Two deliberate choices:

  • The TLS on this path is routing, not security. The gateway routes by SNI, so a TLS handshake must happen — but the ingress uses a throwaway self-signed certificate and the bridge verifies nothing. All confidentiality and authenticity come from wireguard itself, whose peer keys come from the chain.
  • Ports are split: the wireguard kernel socket listens on 51821, while in-mesh heartbeats use 51820 inside the tunnel. (Kernel wireguard owns its UDP port exclusively — they cannot share.)

Wireguard needs only chain state, but heartbeat verification needs each peer’s Ed25519 key. Nodes exchange these as PeerEndpoint envelopes: sealed-box encrypted to the recipient’s on-chain x25519 key and sent through MessageFacet.send — so the sender is authenticated by the chain itself, and the payload is opaque to everyone else.
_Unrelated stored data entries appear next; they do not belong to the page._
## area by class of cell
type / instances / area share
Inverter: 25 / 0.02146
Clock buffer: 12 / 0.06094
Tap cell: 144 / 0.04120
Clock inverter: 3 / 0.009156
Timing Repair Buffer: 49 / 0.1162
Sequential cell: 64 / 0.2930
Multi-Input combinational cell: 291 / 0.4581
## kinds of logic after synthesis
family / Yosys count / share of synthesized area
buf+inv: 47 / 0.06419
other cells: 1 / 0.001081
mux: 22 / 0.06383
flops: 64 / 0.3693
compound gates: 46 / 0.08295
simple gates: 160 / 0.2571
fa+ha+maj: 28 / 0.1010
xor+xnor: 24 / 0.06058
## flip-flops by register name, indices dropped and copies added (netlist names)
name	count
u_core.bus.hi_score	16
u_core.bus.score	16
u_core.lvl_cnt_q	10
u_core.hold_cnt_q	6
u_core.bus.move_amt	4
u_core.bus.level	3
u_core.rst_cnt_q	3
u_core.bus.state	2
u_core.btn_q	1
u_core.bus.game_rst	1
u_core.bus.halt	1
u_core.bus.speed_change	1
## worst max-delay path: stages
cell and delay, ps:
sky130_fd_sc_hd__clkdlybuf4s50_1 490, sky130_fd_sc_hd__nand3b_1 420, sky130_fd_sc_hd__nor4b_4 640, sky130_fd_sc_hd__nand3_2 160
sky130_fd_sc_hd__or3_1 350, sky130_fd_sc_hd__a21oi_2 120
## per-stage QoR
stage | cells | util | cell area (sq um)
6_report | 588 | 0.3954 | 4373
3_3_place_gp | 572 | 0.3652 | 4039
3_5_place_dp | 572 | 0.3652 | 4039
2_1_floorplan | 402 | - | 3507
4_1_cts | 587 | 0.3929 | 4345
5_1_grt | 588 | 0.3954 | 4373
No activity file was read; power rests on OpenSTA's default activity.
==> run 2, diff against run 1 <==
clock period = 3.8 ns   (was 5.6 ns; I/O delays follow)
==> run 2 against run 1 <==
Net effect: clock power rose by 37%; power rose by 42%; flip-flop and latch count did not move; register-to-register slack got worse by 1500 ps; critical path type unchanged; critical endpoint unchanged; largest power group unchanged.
File: src/rtl/mult_arb_pkg.sv
// mult_arb_pkg: state encoding and default parameters shared by mult_arbiter
package mult_arb_pkg;
   localparam int DEF_WIDTH = 16;
   localparam int DEF_TIMEOUT = 72;
   typedef enum logic [1:0] {IDLE, START, WAIT, DELIVER} state_t;
endpackage

File: src/rtl/mult_arbiter_if.sv
// mult_arbiter_if: requester and multiplier signals of mult_arbiter; slave is the arbiter side
interface mult_arbiter_if import mult_arb_pkg::*; #(parameter int WIDTH = DEF_WIDTH);
   logic [1:0] req;
   logic [WIDTH-1:0] a0, b0, a1, b1;
   logic [1:0] gnt, ack;
   logic [2*WIDTH-1:0] result;
   logic busy, mul_st, mul_done, err;
   logic [WIDTH-1:0] mul_a, mul_b;
   logic [2*WIDTH-1:0] mul_p;
   modport master (
      output req, a0, b0, a1, b1, mul_done, mul_p,
      input gnt, ack, result, busy, mul_st, mul_a, mul_b, err
   );
   modport slave (
      input req, a0, b0, a1, b1, mul_done, mul_p,
      output gnt, ack, result, busy, mul_st, mul_a, mul_b, err
   );
endinterface

File: src/rtl/mult_arb_rr.sv
// mult_arb_rr: two-way round-robin picker; a sole requester wins, a tie goes to the one not granted last
module mult_arb_rr (
   input  logic [1:0] req,
   input  logic       last,
   output logic [1:0] win
);
   assign win = (req == 2'b11) ? (last ? 2'b01 : 2'b10) : req;
endmodule

File: src/rtl/mult_arbiter.sv
// mult_arbiter: shares one shift-add multiplier between two requesters; MULT_ARB_TIMEOUT_EN adds a WAIT watchdog
module mult_arbiter import mult_arb_pkg::*; #(
   parameter int WIDTH = DEF_WIDTH,
   parameter int TIMEOUT = DEF_TIMEOUT
) (
   input logic Clk,
   input logic reset,
   mult_arbiter_if.slave bus
);
   state_t st, nxt;
   logic [1:0] win, win_q;
   logic last, mul_st_q, tmo, err_q;
   logic [WIDTH-1:0] a_q, b_q;
   logic [2*WIDTH-1:0] res_q;

   mult_arb_rr u_rr (.req(bus.req), .last(last), .win(win));

   // state register
   always_ff @(posedge Clk or posedge reset)
      if (reset) st <= IDLE;
      else st <= nxt;

   // next-state logic
   always_comb begin
      nxt = st;
      case (st)
         IDLE:    nxt = |bus.req ? START : IDLE;
         START:   nxt = WAIT;
         WAIT:    nxt = bus.mul_done ? DELIVER : (tmo ? IDLE : WAIT);
         DELIVER: nxt = IDLE;
      endcase
   end

   // winner/operand capture on grant, start pulse on leaving START, product capture in WAIT
   always_ff @(posedge Clk or posedge reset)
      if (reset) begin
         win_q <= 2'b00;
         last <= 1'b1;
         a_q <= '0;
         b_q <= '0;
         res_q <= '0;
         mul_st_q <= 1'b0;
      end else begin
         mul_st_q <= st == START;
         if (st == IDLE && |bus.req) begin
            win_q <= win;
            last <= win[1];
            a_q <= win[1] ? bus.a1 : bus.a0;
            b_q <= win[1] ? bus.b1 : bus.b0;
         end
         if (st == WAIT && bus.mul_done) res_q <= bus.mul_p;
      end

`ifdef MULT_ARB_TIMEOUT_EN
   localparam int CW = $clog2(TIMEOUT + 1);
   logic [CW-1:0] cnt;
   assign tmo = st == WAIT && !bus.mul_done && cnt == CW'(TIMEOUT - 1);

   // watchdog: cleared in START, counts WAIT cycles; err stays set until reset
   always_ff @(posedge Clk or posedge reset)
      if (reset) begin
         cnt <= '0;
         err_q <= 1'b0;
      end else begin
         cnt <= st == START ? '0 : (st == WAIT ? cnt + 1'b1 : cnt);
         if (tmo) err_q <= 1'b1;
      end
`else
   logic unused_timeout;
   assign unused_timeout = |TIMEOUT;
   assign tmo = 1'b0;
   assign err_q = 1'b0;
`endif

   assign bus.gnt = st == START ? win_q : 2'b00;
   assign bus.ack = st == DELIVER ? win_q : 2'b00;
   assign bus.busy = st != IDLE;
   assign bus.mul_st = mul_st_q;
   assign bus.mul_a = a_q;
   assign bus.mul_b = b_q;
   assign bus.result = res_q;
   assign bus.err = err_q;
endmodule

File: src/flat_wrapper.sv
// flat-port wrapper written by rule: the top's interface ports become plain ports
module mult_arbiter_flat import mult_arb_pkg::*;
#(
   parameter int WIDTH = DEF_WIDTH,
   parameter int TIMEOUT = DEF_TIMEOUT
)
  (Clk, reset, bus_req, bus_a0, bus_b0, bus_a1, bus_b1, bus_mul_done, bus_mul_p, bus_gnt, bus_ack, bus_result, bus_busy, bus_mul_st, bus_mul_a, bus_mul_b, bus_err);
  mult_arbiter_if #(.WIDTH(WIDTH)) bus_i ();
  input logic Clk;
  input logic reset;
  input wire logic [$bits(bus_i.req)-1:0] bus_req;
  input wire logic [$bits(bus_i.a0)-1:0] bus_a0;
  input wire logic [$bits(bus_i.b0)-1:0] bus_b0;
  input wire logic [$bits(bus_i.a1)-1:0] bus_a1;
  input wire logic [$bits(bus_i.b1)-1:0] bus_b1;
  input wire logic [$bits(bus_i.mul_done)-1:0] bus_mul_done;
  input wire logic [$bits(bus_i.mul_p)-1:0] bus_mul_p;
  output wire logic [$bits(bus_i.gnt)-1:0] bus_gnt;
  output wire logic [$bits(bus_i.ack)-1:0] bus_ack;
  output wire logic [$bits(bus_i.result)-1:0] bus_result;
  output wire logic [$bits(bus_i.busy)-1:0] bus_busy;
  output wire logic [$bits(bus_i.mul_st)-1:0] bus_mul_st;
  output wire logic [$bits(bus_i.mul_a)-1:0] bus_mul_a;
  output wire logic [$bits(bus_i.mul_b)-1:0] bus_mul_b;
  output wire logic [$bits(bus_i.err)-1:0] bus_err;
  assign bus_i.req = bus_req;
  assign bus_i.a0 = bus_a0;
  assign bus_i.b0 = bus_b0;
  assign bus_i.a1 = bus_a1;
  assign bus_i.b1 = bus_b1;
  assign bus_i.mul_done = bus_mul_done;
  assign bus_i.mul_p = bus_mul_p;
  assign bus_gnt = bus_i.gnt;
  assign bus_ack = bus_i.ack;
  assign bus_result = bus_i.result;
  assign bus_busy = bus_i.busy;
  assign bus_mul_st = bus_i.mul_st;
  assign bus_mul_a = bus_i.mul_a;
  assign bus_mul_b = bus_i.mul_b;
  assign bus_err = bus_i.err;
  mult_arbiter #(.WIDTH(WIDTH), .TIMEOUT(TIMEOUT)) u_core (.Clk(Clk), .reset(reset), .bus(bus_i));
endmodule
File: config.mk
export PLATFORM = sky130hd
export DESIGN_NAME = mult_arbiter_flat
export DESIGN_NICKNAME = d
export VERILOG_FILES = /design/src/rtl/mult_arb_pkg.sv /design/src/rtl/mult_arbiter_if.sv /design/src/rtl/mult_arb_rr.sv /design/src/rtl/mult_arbiter.sv /design/src/flat_wrapper.sv
export SDC_FILE = /design/constraint.sdc
export NUM_CORES = 1
export LEC_CHECK = 0
export BUFFER_PORTS_ARGS = -buffer_cell sky130_fd_sc_hd__buf_2
export CORE_MARGIN = 2
export CORE_UTILIZATION = 35
export DETAILED_ROUTE_END_ITERATION = 16
export PLACE_DENSITY = 0.69
export SLEW_MARGIN = 20
export SYNTH_ARGS = -nofsm -noshare
export SYNTH_HDL_FRONTEND = slang
export SYNTH_SLANG_ARGS = --single-unit
File: constraint.sdc
create_clock -name Clk -period 7.4 [get_ports Clk]
set_clock_uncertainty 0.15 [all_clocks]
set_input_delay 2.22 -clock Clk [delete_from_list [all_inputs] [get_ports Clk]]
set_output_delay 2.22 -clock Clk [all_outputs]
set_load 0.005 [all_outputs]
==> qor.yml <==
outcome:
  status: "finished, final reports clean"
grt:
  grt.busiest_layer: "met2"
  track_usage_pct: 15.9
  grt_max_degree: 71
  met3_usage_pct: 6.50
  grt_first_pass_wirelength_um: 12200
  grt_overflow: 0
  antenna_found_initial: 0
  met2_usage_pct: 25.5
  grt_use_met1_pct: 20.0
  grt_pass1_vias: 2615
final_layout:
  syn2layout_area_growth_pct: 36.6
  final_core_util_pct: 49.7
  mostFrequentLayoutCells: "buf_2 (170), dfrtp_1 (69), a21oi_1 (60)"
  n_antenna_cell: 0
  final_common_cell: "buf_2"
  nFillCells: 821
  final_layout_size_suffix_gt1_share_pct: 52.5
  nets: 544
clock_network:
  clk_pin_slew_worst_paths_ns: 0.09
  numCtsBuffers: 9
  clkLatencyLatePin_ns: 0.34
  hold_buffers: 0
  cts_setup_buffers: 0
  post_cts_resized: 0
  tritoncts: "done"
  clk_path_buf_depth: 2
  clock_sinks: 70
  htree_levels: 3
  ctsRootBufferMaster: "clkbuf_8"
route:
  num_vias: 2556
  wl_um: 7230
  postRouteAntennaNets: 0
  post-route-drc-count: 0
  vias_per_cell: 4.66
  drt-initial-drc-count: 64
  avgRoutedWirePerCell_um: 13.2
  drtPass1Iterations: 4
timing:
  post-route-period-util_pct: 51.1
  finalHoldViolCount: 0
  worstMarginPinSlew_ns: 0.868
  rsz0062_at_grt: "no"
  slew_violations: 0
  whs_ns: 0.352
  fmax_ghz: 0.264
  setup_viol: 0
  setup_tns_ns: 0
  slew_headroom_pct: 42.2
  layout_min_cycle_time_ns: 3.78
power:
  leakagePower_nw: 2.08
  ir_drop_uv: 200
  power.total_mw: 1.67
  p_per_area_nw_per_um2: 408
  power_frac_comb_pct: 39.1
  p_clk_share_pct: 20.4
  power.share.sequential_pct: 40.5
  swShare_pct: 34.1
  p_sw_mw: 0.570
  internal_power_mw: 1.10
yosys:
  synth-async-reset-ratio_pct: 100
  synth-edff-count: 0
  syn-cell-area_um2: 3000
  yosys-top-cells-area: "dfrtp_1 (58%), mux2_2 (12%), a21oi_1 (10%)"
  synth_seq_cells: 70
  yosys_warnings: 0
  synth-seq-area-share_pct: 58.4
  synth.top_cell.area_share_pct: 57.5
  syn_nets: 378
  avgSynthCellArea_um2: 11.0
  yosysUniqueCellTypes: 21
  netlist_instances: 273
  synth_largest_area_cell: "dfrtp_1"
  synth_ff_type: "dfrtp_1"
critical_path:
  timing.rr.start: "u_core.st[0]"
  critPathMaxFanout: 7
  start_kind: "flip-flop"
  r2r-end: "u_core.bus.mul_b[5]"
  path_class: "flip-flop to output port"
  cp.required_ns: 5.03
  reg2reg_depth: 5
  critPathCaptureType: "output port"
  cp_data_arrival_time_ns: 1.41
  r2r_slack_ns: 5.45
die:
  io_pins: 172
  dieWidth_um: 96.6
  rows: 33
  fp.dieH_um: 96.6
  start_util_pct: 36.3
  die_area_um2: 9330
  design.core.area_um2: 8260
min_path:
  worstHoldStart: "u_core.bus.result[17]"
  hold_path_depth: 1
  min_to: "u_core.bus.result[17]"
  worstHoldPathType: "flip-flop to flip-flop"
placement:
  numPortBuffers: 170
  gp_congestion: 0.741
  hpwlAfterDp_um: 5310
flow_run:
  drv_cap: 0
## critical path, cell delays in order, from the launching register on
cell     delay (ns)
dfrtp_1        0.41
inv_1          0.09
ha_1           0.33
inv_1          0.10
buf_2          0.15
## how the worst max path moves through the flow
stage	from	to	cells past startpoint
final	u_core.st[0]	bus_busy	4
after global routing	u_core.st[0]	bus_busy	4
after CTS	u_core.st[0]	bus_busy	4
after detailed placement	bus_req[0]	u_core.bus.mul_b[5]	5
after global placement	bus_req[0]	u_core.bus.mul_a[8]	4
after floorplan	reset	u_core.bus.mul_a[0]	1
## cell type report
type	count	area, µm²	area share, %
Tap cell	105	131	3.20
Clock buffer	9	124	3.02
Clock inverter	7	97.6	2.38
Sequential cell	70	1750	42.8
Timing Repair Buffer	173	873	21.3
Multi-Input combinational cell	181	1110	27.0
Inverter	4	15.0	0.366
## flip-flops by register name, summed over array words and instances, names as in the netlist
register and flops:
u_core.bus.result 32, u_core.bus.mul_a 16, u_core.bus.mul_b 16, u_core.st 2, u_core.win_q 2, u_core.bus.mul_st 1
u_core.last 1
## cell usage after synthesis (2+ instances only)
library cell and instances:
buf_4 3, o21ai_0 2, and2_1 4, mux2_2 32, a21oi_2 6, nor2_1 33, buf_2 9, dfrtp_1 69
inv_1 4, a21oi_1 60, buf_6 5, ha_1 4, nand2_1 34
## logic make-up (layout without fill, tap and decap cells)
kind of cell	Yosys count	in the layout	synth area share, %
compound gates	73	73	13.8
fa+ha+maj	4	4	1.67
buf+inv	22	193	4.79
flops	70	70	58.4
mux	32	32	12.0
other cells	1	1	0.125
simple gates	71	71	9.21
## power groups by stage
stage | Combinational [mW] | Clock (mW) | Sequential, mW
CTS | 0.672 | 0.351 | 0.679
floorplan | 0.380 | 0 | 0.698
detailed placement | 0.671 | 0 | 0.686
finish | 0.654 | 0.341 | 0.677
global route | 0.734 | 0.372 | 0.703
global placement | 0.654 | 0 | 0.675
## routing by layer
metal,share of wire (%),vias to the layer above
met5,0,-
met4,1.0,0
met3,9.0,6
met2,47,123
met1,43,1181
li1,-,1246
## metrics by stage
step,instance area [µm²],setup slack [ns],cells
2_1_floorplan,3000,3.26,273
3_3_place_gp,3880,3.58,533
3_5_place_dp,3880,3.59,533
4_1_cts,4100,3.56,549
5_1_grt,4100,3.47,549
6_report,4100,3.62,549
(Power assumes the default switching activity.)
Each node absorbs envelopes addressed to it from MessageSent logs (or faster, when the indexer push wakes it).

Heartbeats carry each sender’s view of who it considers connected (itself included). The cluster is converged when every live member’s view matches the full live set. First convergence latches a permanent gate — the cluster has proven it can fully form — and feeds the node’s healthy state.

The gateway TCP path is the bootstrap, chosen because it is deterministic. Live probes on the target platform verified the upgrade path for later:

  • outbound UDP works, and the NAT’s mapping is endpoint-independent;
  • a two-sided simultaneous hole-punch succeeds, including hairpin between same-host CVMs (one-sided does not — filtering is restricted);
  • a node can learn its own egress IP by resolving its gateway hostname — matching what a STUN query reports, with no STUN involved.

Because every member pair already shares an authenticated channel (the TCP-bootstrapped mesh), punch coordination can happen in-band, keeping the upgrade STUN-free too. Until then, TCP carries the mesh — measurably fine for coordination-sized traffic.